··· Provided material
`src/rtl/scg_pkg.sv`:
```
// Package: shared types and constants of the counter group.
// Assumes: clear-select encodings are fixed at two bits.
package scg_pkg;
    typedef enum logic [1:0] {
        CLR_NONE  = 2'b00,
        CLR_OWN   = 2'b01,
        CLR_GROUP = 2'b10,
        CLR_RSVD  = 2'b11
    } clr_sel_e;

    localparam int CTRL_W = 8;
endpackage

```
`src/rtl/scg_regbus.sv`:
```
// Register bus decode and read mux for the counter group.
// Counters sit at 0..NCH-1, compares at NCH..2*NCH-1, control at 2*NCH.
// Assumes: 2*NCH+1 addresses fit in AW bits; reads are combinational.
module scg_regbus #(
    parameter int NCH = 6,
    parameter int CW  = 16,
    parameter int AW  = 4
) (
    input  logic                     bus_wr,
    input  logic [AW-1:0]            bus_addr,
    input  logic [NCH-1:0][CW-1:0]   cnt_all,
    input  logic [NCH-1:0][CW-1:0]   cmp_all,
    input  logic [NCH-1:0]           sync_q,
    output logic [NCH-1:0]           cnt_wr_oh,
    output logic [NCH-1:0]           cmp_wr_oh,
    output logic                     ctrl_wr,
    output logic [CW-1:0]            rdata
);
    localparam int CMP_BASE  = NCH;
    localparam int CTRL_ADDR = 2 * NCH;

    // Per-channel write strobes from address decode.
    for (genvar i = 0; i < NCH; i++) begin : g_dec
        assign cnt_wr_oh[i] = bus_wr && (bus_addr == AW'(i));
        assign cmp_wr_oh[i] = bus_wr && (bus_addr == AW'(CMP_BASE + i));
    end
    assign ctrl_wr = bus_wr && (bus_addr == AW'(CTRL_ADDR));

    // Read mux: unmapped addresses return zero.
    always_comb begin
        rdata = '0;
        for (int i = 0; i < NCH; i++) begin
            if (bus_addr == AW'(i))            rdata = cnt_all[i];
            if (bus_addr == AW'(CMP_BASE + i)) rdata = cmp_all[i];
        end
        if (bus_addr == AW'(CTRL_ADDR)) rdata = CW'(sync_q);
    end
endmodule

```
`src/rtl/scg_sync_ctrl.sv`:
```
// Synchronization control: holds the per-channel sync bits and turns
// bus writes and compare hits into per-channel preset and clear enables.
// Assumes: own_hit is already qualified by count_en and clear-select 01.
module scg_sync_ctrl
    import scg_pkg::*;
#(
    parameter int NCH = 6
) (
    input  logic                 clk,
    input  logic                 rst_n,
    input  logic                 ctrl_wr,
    input  logic [CTRL_W-1:0]    ctrl_wdata,
    input  logic [NCH-1:0]       cnt_wr_oh,
    input  logic [NCH-1:0]       own_hit,
    input  logic [2*NCH-1:0]     clr_sel,
    output logic [NCH-1:0]       sync_q,
    output logic [NCH-1:0]       preset_en,
    output logic [NCH-1:0]       clr_en
);
    logic group_hit;
    logic set_wr;

    // Control register: only the sync bits are stored, upper bits are dropped.
    always_ff @(posedge clk) begin
        if (!rst_n)       sync_q <= '0;
        else if (ctrl_wr) sync_q <= ctrl_wdata[NCH-1:0];
    end

    // Set-wide events: a member write or a member own-compare clear.
    always_comb begin
        group_hit = |(sync_q & own_hit);
        set_wr    = |(sync_q & cnt_wr_oh);
    end

    // Per-channel enables derived from the set-wide events.
    always_comb begin
        for (int i = 0; i < NCH; i++) begin
            preset_en[i] = cnt_wr_oh[i] || (sync_q[i] && set_wr);
            clr_en[i]    = own_hit[i] ||
                           (sync_q[i] && (clr_sel_e'(clr_sel[2*i +: 2]) == CLR_GROUP)
                            && group_hit);
        end
    end

    // sync bits change only on a control write.
    a_r2_ctrl_hold: assert property (@(posedge clk) disable iff (!rst_n)
        !ctrl_wr |=> $stable(sync_q));
endmodule

```
`src/rtl/scg_channel.sv`:
```
// One counter channel: 16-bit up-counter plus compare register.
// Priority per cycle: preset, then clear, then increment.
// Assumes: preset_en and clr_en come from the sync control block.
module scg_channel
    import scg_pkg::*;
#(
    parameter int CW = 16
) (
    input  logic           clk,
    input  logic           rst_n,
    input  logic           count_en,
    input  logic [1:0]     sel,
    input  logic           preset_en,
    input  logic [CW-1:0]  wdata,
    input  logic           cmp_wr,
    input  logic           clr_en,
    output logic [CW-1:0]  cnt_q,
    output logic [CW-1:0]  cmp_q,
    output logic           own_hit
);
    // Own compare hit only counts on an enabled edge with select 01.
    assign own_hit = count_en && (clr_sel_e'(sel) == CLR_OWN) && (cnt_q == cmp_q);

    // Counter update with preset > clear > increment priority.
    always_ff @(posedge clk) begin
        if (!rst_n)         cnt_q <= '0;
        else if (preset_en) cnt_q <= wdata;
        else if (clr_en)    cnt_q <= '0;
        else if (count_en)  cnt_q <= cnt_q + 1'b1;
    end

    // Compare register load from the bus.
    always_ff @(posedge clk) begin
        if (!rst_n)      cmp_q <= '0;
        else if (cmp_wr) cmp_q <= wdata;
    end

    // a preset always lands, whatever else happens that cycle.
    a_r10_preset_wins: assert property (@(posedge clk) disable iff (!rst_n)
        preset_en |=> cnt_q == $past(wdata));
    // wrap from all ones to zero.
    a_r4_wrap: assert property (@(posedge clk) disable iff (!rst_n)
        count_en && !preset_en && !clr_en && (cnt_q == '1) |=> cnt_q == '0);
    // idle counter holds.
    a_r4_hold: assert property (@(posedge clk) disable iff (!rst_n)
        !count_en && !preset_en && !clr_en |=> $stable(cnt_q));
    // an own compare hit without a preset zeroes the counter.
    a_r7_own_clear: assert property (@(posedge clk) disable iff (!rst_n)
        own_hit && !preset_en |=> cnt_q == '0);
endmodule

```
`src/rtl/sync_counter_group.sv`:
```
// Top of the counter group: NCH channels, sync control and register bus.
// Assumes: CW >= 8 so the control register fits the read data.
module sync_counter_group
    import scg_pkg::*;
#(
    parameter int NCH = 6,
    parameter int CW  = 16,
    parameter int AW  = 4
) (
    input  logic               clk,
    input  logic               rst_n,
    input  logic               count_en,
    input  logic [2*NCH-1:0]   clr_sel,
    input  logic [AW-1:0]      bus_addr,
    input  logic               bus_wr,
    input  logic [CW-1:0]      bus_wdata,
    output logic [CW-1:0]      bus_rdata
);
    localparam int CTRL_ADDR = 2 * NCH;

    logic [NCH-1:0][CW-1:0] cnt_all;
    logic [NCH-1:0][CW-1:0] cmp_all;
    logic [NCH-1:0]         sync_q;
    logic [NCH-1:0]         cnt_wr_oh;
    logic [NCH-1:0]         cmp_wr_oh;
    logic [NCH-1:0]         preset_en;
    logic [NCH-1:0]         clr_en;
    logic [NCH-1:0]         own_hit;
    logic                   ctrl_wr;

    // Bus decode and read mux.
    scg_regbus #(.NCH(NCH), .CW(CW), .AW(AW)) u_bus (
        .bus_wr    (bus_wr),
        .bus_addr  (bus_addr),
        .cnt_all   (cnt_all),
        .cmp_all   (cmp_all),
        .sync_q    (sync_q),
        .cnt_wr_oh (cnt_wr_oh),
        .cmp_wr_oh (cmp_wr_oh),
        .ctrl_wr   (ctrl_wr),
        .rdata     (bus_rdata)
    );

    // Sync bits and group preset/clear fan-out.
    scg_sync_ctrl #(.NCH(NCH)) u_sync (
        .clk        (clk),
        .rst_n      (rst_n),
        .ctrl_wr    (ctrl_wr),
        .ctrl_wdata (bus_wdata[CTRL_W-1:0]),
        .cnt_wr_oh  (cnt_wr_oh),
        .own_hit    (own_hit),
        .clr_sel    (clr_sel),
        .sync_q     (sync_q),
        .preset_en  (preset_en),
        .clr_en     (clr_en)
    );

    // One channel instance per counter.
    for (genvar i = 0; i < NCH; i++) begin : g_ch
        scg_channel #(.CW(CW)) u_ch (
            .clk       (clk),
            .rst_n     (rst_n),
            .count_en  (count_en),
            .sel       (clr_sel[2*i +: 2]),
            .preset_en (preset_en[i]),
            .wdata     (bus_wdata),
            .cmp_wr    (cmp_wr_oh[i]),
            .clr_en    (clr_en[i]),
            .cnt_q     (cnt_all[i]),
            .cmp_q     (cmp_all[i]),
            .own_hit   (own_hit[i])
        );
    end

    // two channels preset together hold equal counts afterwards.
    for (genvar i = 0; i < NCH; i++) begin : g_chk_i
        for (genvar j = i + 1; j < NCH; j++) begin : g_chk_j
            a_r6_preset_equal: assert property (@(posedge clk) disable iff (!rst_n)
                preset_en[i] && preset_en[j] |=> cnt_all[i] == cnt_all[j]);
        end
    end

    // reserved control bits read back as zero.
    a_r2_reserved_zero: assert property (@(posedge clk) disable iff (!rst_n)
        bus_addr == AW'(CTRL_ADDR) |-> bus_rdata[CW-1:NCH] == '0);
endmodule

```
······
Work required → Search the records line by line for the word "increment" and copy every line where it appears.

Output for this task →
// Priority per cycle: preset, then clear, then increment.
    // Counter update with preset > clear > increment priority.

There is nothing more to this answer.